Please reproduce exactly the lines from the start of the records through the one containing "global route: 2.03 / 6.82 / 3.44", and nothing more.

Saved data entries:
+ + + +
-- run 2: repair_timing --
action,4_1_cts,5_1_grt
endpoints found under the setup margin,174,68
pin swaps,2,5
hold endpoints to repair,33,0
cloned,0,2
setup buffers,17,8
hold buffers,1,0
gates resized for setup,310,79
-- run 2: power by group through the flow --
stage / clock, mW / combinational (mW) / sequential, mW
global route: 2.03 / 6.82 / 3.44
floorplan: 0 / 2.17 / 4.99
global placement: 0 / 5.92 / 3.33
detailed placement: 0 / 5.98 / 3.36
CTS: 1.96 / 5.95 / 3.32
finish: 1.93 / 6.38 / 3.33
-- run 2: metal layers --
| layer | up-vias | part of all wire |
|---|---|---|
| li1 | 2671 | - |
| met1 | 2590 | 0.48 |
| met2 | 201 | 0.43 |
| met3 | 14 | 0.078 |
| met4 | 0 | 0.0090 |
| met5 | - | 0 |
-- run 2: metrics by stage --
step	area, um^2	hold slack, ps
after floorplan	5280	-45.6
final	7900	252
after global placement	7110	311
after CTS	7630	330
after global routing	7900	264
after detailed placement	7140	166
File: src/rtl/mem_port_sched.sv
// -----------------------------------------------------------------------------
// mem_port_sched
//
// Single-port synchronous RAM scheduler shared by an instruction fetch port
// (which reads an instruction pair) and two load/store slots of a dual-issue
// pipeline. Only one RAM access, or one two-word fetch burst, is in flight at
// any time.
//
// Grant priority in IDLE is ls0 > ls1 > fetch. A fairness counter lets the
// fetch port win once FAIR_MAX data grants have gone by while it was waiting.
//
// Ports
//   clk, reset           clock and synchronous active-high reset
//   if_req/if_addr       fetch request and address of the slot-0 instruction
//   if_done              one-cycle pulse; if_insn0/if_insn1 hold the pair
//   lsN_req/we/addr/wdata  load/store request of slot N (N = 0, 1)
//   lsN_done/lsN_rdata   completion pulse and load data of slot N
//   mem_addr/mem_write/mem_wdata  registered RAM command
//   mem_rdata            RAM read data, valid one cycle after the address
//   pipe_stall           data-side stall to the pipeline
// -----------------------------------------------------------------------------
module mem_port_sched #(
  parameter int AW       = 9,
  parameter int DW       = 16,
  parameter int FAIR_MAX = 4
) (
  input  logic          clk,
  input  logic          reset,
  input  logic          if_req,
  input  logic [AW-1:0] if_addr,
  output logic          if_done,
  output logic [DW-1:0] if_insn0,
  output logic [DW-1:0] if_insn1,
  input  logic          ls0_req,
  input  logic          ls0_we,
  input  logic [AW-1:0] ls0_addr,
  input  logic [DW-1:0] ls0_wdata,
  output logic          ls0_done,
  output logic [DW-1:0] ls0_rdata,
  input  logic          ls1_req,
  input  logic          ls1_we,
  input  logic [AW-1:0] ls1_addr,
  input  logic [DW-1:0] ls1_wdata,
  output logic          ls1_done,
  output logic [DW-1:0] ls1_rdata,
  output logic [AW-1:0] mem_addr,
  output logic          mem_write,
  output logic [DW-1:0] mem_wdata,
  input  logic [DW-1:0] mem_rdata,
  output logic          pipe_stall
);

  localparam int CW = (FAIR_MAX < 1) ? 1 : $clog2(FAIR_MAX + 1);
  localparam logic [CW-1:0] FAIR_LIMIT = CW'(FAIR_MAX);

  typedef enum logic [2:0] {
    IDLE = 3'd0,
    ACC  = 3'd1,
    RESP = 3'd2,
    F0   = 3'd3,
    F1   = 3'd4,
    F2   = 3'd5
  } state_t;

  state_t        state_q;
  logic [CW-1:0] fair_cnt_q;
  logic [CW-1:0] fair_cnt_d;
  logic          slot_q;        // granted data slot: 0 = ls0, 1 = ls1
  logic [AW-1:0] mem_addr_q;
  logic          mem_write_q;
  logic [DW-1:0] mem_wdata_q;
  logic [DW-1:0] if_insn0_q;
  logic          ls0_done_q;
  logic          ls1_done_q;
  logic          if_done_q;

  logic          fair_hit;
  logic          grant_if;
  logic          grant_ls0;
  logic          grant_ls1;
  logic          grant_data;

  // Grant decision, evaluated only while IDLE. ls1 can only win when ls0 is
  // not requesting, which keeps the two slots in program order.
  always_comb begin
    fair_hit  = (fair_cnt_q == FAIR_LIMIT);
    grant_if  = 1'b0;
    grant_ls0 = 1'b0;
    grant_ls1 = 1'b0;
    if (state_q == IDLE) begin
      if (if_req && fair_hit) begin
        grant_if = 1'b1;
      end else if (ls0_req) begin
        grant_ls0 = 1'b1;
      end else if (ls1_req) begin
        grant_ls1 = 1'b1;
      end else if (if_req) begin
        grant_if = 1'b1;
      end
    end
    grant_data = grant_ls0 | grant_ls1;
  end

  // The counter only measures how long the current fetch request has been
  // passed over, so it drops to zero whenever fetch is idle or served.
  always_comb begin
    fair_cnt_d = fair_cnt_q;
    if (!if_req || grant_if) begin
      fair_cnt_d = '0;
    end else if (grant_data && !fair_hit) begin
      fair_cnt_d = fair_cnt_q + CW'(1);
    end
  end

  always_ff @(posedge clk) begin
    if (reset) begin
      state_q     <= IDLE;
      fair_cnt_q  <= '0;
      slot_q      <= 1'b0;
      mem_addr_q  <= '0;
      mem_write_q <= 1'b0;
      mem_wdata_q <= '0;
      if_insn0_q  <= '0;
      ls0_done_q  <= 1'b0;
      ls1_done_q  <= 1'b0;
      if_done_q   <= 1'b0;
    end else begin
      // Done flags are single-cycle pulses unless re-armed below.
      ls0_done_q <= 1'b0;
      ls1_done_q <= 1'b0;
      if_done_q  <= 1'b0;
      fair_cnt_q <= fair_cnt_d;
      case (state_q)
        // Grant edge: the winner's command is registered toward the RAM.
        IDLE: begin
          if (grant_if) begin
            state_q     <= F0;
            mem_addr_q  <= if_addr;
            mem_write_q <= 1'b0;
          end else if (grant_data) begin
            state_q     <= ACC;
            slot_q      <= grant_ls1;
            mem_addr_q  <= grant_ls1 ? ls1_addr  : ls0_addr;
            mem_write_q <= grant_ls1 ? ls1_we    : ls0_we;
            mem_wdata_q <= grant_ls1 ? ls1_wdata : ls0_wdata;
          end
        end
        // Address cycle: the RAM samples the command; the write lasts one cycle.
        ACC: begin
          state_q     <= RESP;
          mem_write_q <= 1'b0;
          ls0_done_q  <= ~slot_q;
          ls1_done_q  <= slot_q;
        end
        // Response cycle: read data is on mem_rdata while done is high.
        RESP: begin
          state_q <= IDLE;
        end
        // Fetch word 0 address cycle; the second address wraps at 2^AW.
        F0: begin
          state_q    <= F1;
          mem_addr_q <= mem_addr_q + AW'(1);
        end
        // Word 0 arrives while word 1 is being addressed.
        F1: begin
          state_q    <= F2;
          if_insn0_q <= mem_rdata;
          if_done_q  <= 1'b1;
        end
        // Word 1 is presented straight from the RAM alongside if_done.
        F2: begin
          state_q <= IDLE;
        end
        default: begin
          state_q <= IDLE;
        end
      endcase
    end
  end

  assign mem_addr   = mem_addr_q;
  assign mem_write  = mem_write_q;
  assign mem_wdata  = mem_wdata_q;
  assign ls0_done   = ls0_done_q;
  assign ls1_done   = ls1_done_q;
  assign if_done    = if_done_q;
  assign if_insn0   = if_insn0_q;
  assign if_insn1   = mem_rdata;
  assign ls0_rdata  = mem_rdata;
  assign ls1_rdata  = mem_rdata;
  assign pipe_stall = (ls0_req & ~ls0_done_q) | (ls1_req & ~ls1_done_q);

endmodule
File: config.mk
export PLATFORM = sky130hd
export DESIGN_NAME = debug_io_scheduler
export DESIGN_NICKNAME = d
export VERILOG_FILES = /design/src/rtl/debug_io_pkg.sv /design/src/rtl/debug_pulse_stretch.sv /design/src/rtl/debug_io_scheduler.sv
export SDC_FILE = /design/constraint.sdc
export NUM_CORES = 1
export LEC_CHECK = 0
export ABC_CLOCK_PERIOD_IN_PS = 4200
export BUFFER_PORTS_ARGS = -buffer_cell sky130_fd_sc_hd__buf_2
export CORE_ASPECT_RATIO = 1.1
export CORE_MARGIN = 5
export CORE_UTILIZATION = 25
export CTS_BUF_LIST = sky130_fd_sc_hd__clkbuf_8
export CTS_CLUSTER_DIAMETER = 40
export DETAILED_ROUTE_END_ITERATION = 10
export GPL_TIMING_DRIVEN = 0
export HOLD_SLACK_MARGIN = 0.15
export PLACE_DENSITY = 0.51
export SLEW_MARGIN = 0
export SYNTH_ARGS = -nofsm -noshare
export SYNTH_HDL_FRONTEND = slang
export SYNTH_HIERARCHICAL = 1
export SYNTH_SLANG_ARGS = --single-unit
File: constraint.sdc
create_clock -name S_AXI_ACLK -period 4.2 [get_ports S_AXI_ACLK]
set_input_delay 0.42 -clock S_AXI_ACLK [delete_from_list [all_inputs] [get_ports S_AXI_ACLK]]
set_output_delay 0.42 -clock S_AXI_ACLK [all_outputs]
set_load 0.01 [all_outputs]
`src/rtl/tohost_monitor_if.sv`:
```
// Uncached MMIO write channel between the DUT and the tohost monitor:
// a request/acknowledge pair with one write outstanding at a time.
interface tohost_monitor_if #(
  parameter int ADDR_W = 32
);
  logic              io_req_valid;
  logic              io_req_ready;
  logic [ADDR_W-1:0] io_req_addr;
  logic [63:0]       io_req_data;
  logic [7:0]        io_req_mask;
  logic              io_resp_valid;
  logic              io_resp_ready;

  modport master (
    output io_req_valid, io_req_addr, io_req_data, io_req_mask, io_resp_ready,
    input  io_req_ready, io_resp_valid
  );

  modport slave (
    input  io_req_valid, io_req_addr, io_req_data, io_req_mask, io_resp_ready,
    output io_req_ready, io_resp_valid
  );
endinterface

```
`src/rtl/tohost_monitor.sv`:
```
// Decodes riscv-tests tohost writes into sticky pass/fail flags and runs a
// forward-progress watchdog that converts a hung DUT into a coded failure.
module tohost_monitor #(
  parameter int                ADDR_W      = 32,
  parameter logic [ADDR_W-1:0] TOHOST_ADDR = ADDR_W'(32'h8000_1000),
  parameter int                WD_W        = 32
) (
  input  logic                clock,
  input  logic                reset,
  tohost_monitor_if.slave     bus,
  input  logic                io_commit,
  input  logic [WD_W-1:0]     io_wd_limit,
  output logic                io_success,
  output logic                io_failure,
  output logic [31:0]         io_fail_code
);

  typedef enum logic [1:0] {S_RUN, S_RESP, S_PASS, S_FAIL} state_e;

  state_e          state_q, state_d;
  logic            pend_q, pend_d;
  logic [63:0]     tohost_q, tohost_d;
  logic [WD_W-1:0] wd_q, wd_d;
  logic            success_q, success_d;
  logic            failure_q, failure_d;
  logic [31:0]     fail_code_q, fail_code_d;
  logic            req_ready_q, req_ready_d;
  logic            resp_valid_q, resp_valid_d;

  logic [63:0]     merged;
  logic [WD_W:0]   wd_inc;
  logic            accept, ack_done, hit, decide, expire, terminal_d;

  always_comb begin
    state_d     = state_q;
    pend_d      = pend_q;
    tohost_d    = tohost_q;
    wd_d        = wd_q;
    success_d   = success_q;
    failure_d   = failure_q;
    fail_code_d = fail_code_q;

    merged = tohost_q;
    for (int b = 0; b < 8; b++) begin
      if (bus.io_req_mask[b]) merged[8*b +: 8] = bus.io_req_data[8*b +: 8];
    end

    accept   = bus.io_req_valid && req_ready_q;
    ack_done = resp_valid_q && bus.io_resp_ready;
    hit      = (bus.io_req_addr == TOHOST_ADDR);
    decide   = accept && hit && bus.io_req_mask[0] && merged[0];
    wd_inc   = {1'b0, wd_q} + (WD_W+1)'(1);
    expire   = (io_wd_limit != '0) && !io_commit && (wd_inc >= {1'b0, io_wd_limit});

    unique case (state_q)
      S_RUN, S_RESP: begin
        if (io_commit)        wd_d = '0;
        else if (!wd_inc[WD_W]) wd_d = wd_inc[WD_W-1:0];
        if (accept && hit) tohost_d = merged;

        // A tohost decision outranks a watchdog expiry in the same cycle.
        if (decide) begin
          pend_d = 1'b1;
          if (merged == 64'd1) begin
            state_d   = S_PASS;
            success_d = 1'b1;
          end else begin
            state_d     = S_FAIL;
            failure_d   = 1'b1;
            fail_code_d = merged[32:1];
          end
        end else if (expire) begin
          state_d     = S_FAIL;
          failure_d   = 1'b1;
          fail_code_d = 32'hFFFF_FFFF;
          pend_d      = accept || ((state_q == S_RESP) && !ack_done);
        end else if (accept) begin
          state_d = S_RESP;
        end else if ((state_q == S_RESP) && ack_done) begin
          state_d = S_RUN;
        end
      end
      default: begin
        // Terminal: keep acknowledging traffic, everything else frozen.
        if (pend_q) begin
          if (ack_done) pend_d = 1'b0;
        end else if (accept) begin
          pend_d = 1'b1;
        end
      end
    endcase

    terminal_d   = (state_d == S_PASS) || (state_d == S_FAIL);
    req_ready_d  = (state_d == S_RUN) || (terminal_d && !pend_d);
    resp_valid_d = (state_d == S_RESP) || (terminal_d && pend_d);
  end

  always_ff @(posedge clock or negedge reset) begin
    if (!reset) begin
      state_q      <= S_RUN;
      pend_q       <= 1'b0;
      tohost_q     <= '0;
      wd_q         <= '0;
      success_q    <= 1'b0;
      failure_q    <= 1'b0;
      fail_code_q  <= '0;
      req_ready_q  <= 1'b1;
      resp_valid_q <= 1'b0;
    end else begin
      state_q      <= state_d;
      pend_q       <= pend_d;
      tohost_q     <= tohost_d;
      wd_q         <= wd_d;
      success_q    <= success_d;
      failure_q    <= failure_d;
      fail_code_q  <= fail_code_d;
      req_ready_q  <= req_ready_d;
      resp_valid_q <= resp_valid_d;
    end
  end

  assign bus.io_req_ready  = req_ready_q;
  assign bus.io_resp_valid = resp_valid_q;
  assign io_success        = success_q;
  assign io_failure        = failure_q;
  assign io_fail_code      = fail_code_q;

endmodule
```
`src/flat_wrapper.sv`:
```
// flat-port wrapper written by rule: the top's interface ports become plain ports
module tohost_monitor_flat 
#(
  parameter int                ADDR_W      = 32,
  parameter logic [ADDR_W-1:0] TOHOST_ADDR = ADDR_W'(32'h8000_1000),
  parameter int                WD_W        = 32
)
  (clock, reset, io_commit, io_wd_limit, io_success, io_failure, io_fail_code, bus_io_req_valid, bus_io_req_addr, bus_io_req_data, bus_io_req_mask, bus_io_resp_ready, bus_io_req_ready, bus_io_resp_valid);
  tohost_monitor_if #(.ADDR_W(ADDR_W)) bus_i ();
  input  logic clock;
  input  logic reset;
  input  logic io_commit;
  input  logic [WD_W-1:0] io_wd_limit;
  output logic io_success;
  output logic io_failure;
  output logic [31:0] io_fail_code;
  input wire logic [$bits(bus_i.io_req_valid)-1:0] bus_io_req_valid;
  input wire logic [$bits(bus_i.io_req_addr)-1:0] bus_io_req_addr;
  input wire logic [$bits(bus_i.io_req_data)-1:0] bus_io_req_data;
  input wire logic [$bits(bus_i.io_req_mask)-1:0] bus_io_req_mask;
  input wire logic [$bits(bus_i.io_resp_ready)-1:0] bus_io_resp_ready;
  output wire logic [$bits(bus_i.io_req_ready)-1:0] bus_io_req_ready;
  output wire logic [$bits(bus_i.io_resp_valid)-1:0] bus_io_resp_valid;
  assign bus_i.io_req_valid = bus_io_req_valid;
  assign bus_i.io_req_addr = bus_io_req_addr;
  assign bus_i.io_req_data = bus_io_req_data;
  assign bus_i.io_req_mask = bus_io_req_mask;
  assign bus_i.io_resp_ready = bus_io_resp_ready;
  assign bus_io_req_ready = bus_i.io_req_ready;
  assign bus_io_resp_valid = bus_i.io_resp_valid;
  tohost_monitor #(.ADDR_W(ADDR_W), .TOHOST_ADDR(TOHOST_ADDR), .WD_W(WD_W)) u_core (.clock(clock), .reset(reset), .bus(bus_i), .io_commit(io_commit), .io_wd_limit(io_wd_limit), .io_success(io_success), .io_failure(io_failure), .io_fail_code(io_fail_code));
endmodule
```
### config.mk
export PLATFORM = sky130hd
export DESIGN_NAME = product_accumulator_flat
export DESIGN_NICKNAME = d
export VERILOG_FILES = /design/src/rtl/product_accumulator_if.sv /design/src/rtl/product_accumulator.sv /design/src/flat_wrapper.sv
export SDC_FILE = /design/constraint.sdc
export NUM_CORES = 1
export LEC_CHECK = 0
export CAP_MARGIN = 0
export CELL_PAD_IN_SITES_DETAIL_PLACEMENT = 1
export CELL_PAD_IN_SITES_GLOBAL_PLACEMENT = 2
export CORE_UTILIZATION = 31
export CTS_BUF_LIST = sky130_fd_sc_hd__clkbuf_8
export CTS_CLUSTER_SIZE = 28
export DETAILED_ROUTE_END_ITERATION = 10
export PLACE_DENSITY_LB_ADDON = 0.12
export SYNTH_ARGS = -nofsm -noshare
export SYNTH_HDL_FRONTEND = slang
export SYNTH_SLANG_ARGS = --single-unit
### constraint.sdc
create_clock -name clk -period 2.1 [get_ports clk]
set_input_delay 0.63 -clock clk [delete_from_list [all_inputs] [get_ports clk]]
set_output_delay 0.63 -clock clk [all_outputs]
set_load 0.05 [all_outputs]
+ + + +
Response to this exercise:
-- run 2: repair_timing --
action,4_1_cts,5_1_grt
endpoints found under the setup margin,174,68
pin swaps,2,5
hold endpoints to repair,33,0
cloned,0,2
setup buffers,17,8
hold buffers,1,0
gates resized for setup,310,79
-- run 2: power by group through the flow --
stage / clock, mW / combinational (mW) / sequential, mW
global route: 2.03 / 6.82 / 3.44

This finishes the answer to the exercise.